→ What you should do
Calculate how many lines of the data hold "clkOutDbc". The answer consists of that number only.

Dataset excerpts Block Start

module freqDiv(input clkIn, rst, en, output reg clkOut, clkOutDisp, clkOutDbc);
reg [24:0] count;
reg [11:0] countAux1;
reg [17:0] countAux2;
always @(posedge clkIn or posedge rst)
	begin
		if(rst)
			count <= 1'b0;
		else if(en)			
			if(count == 25'd24999999)
				begin
					clkOut = !clkOut;
					count <= 1'b0;
				end
		else
			count <= count + 1'b1;
	end
always @(posedge clkIn)
	begin
		if(countAux1 == 12'd4090)
			begin
				clkOutDisp = !clkOutDisp;
				countAux1 <= 1'b0;
			end
		else
			countAux1 <= countAux1 + 1'b1;
	end
always @(posedge clkIn)
	begin
		if(countAux2 == 18'd250000)
			begin
				clkOutDbc = !clkOutDbc;
				countAux2 <= 1'b0;
			end
		else
			countAux2 <= countAux2 + 1'b1;
	end
endmodule 
==> design/flow/run.sh <==
#!/bin/bash
# OpenROAD 26Q1-2900-gdf79404cd8, Yosys 0.63+post, stock flow scripts
make -C /OpenROAD-flow-scripts/flow DESIGN_CONFIG=/design/flow/config.mk WORK_HOME=/design/flow/orfs finish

Dataset excerpts Block End

→ Exercise answer
2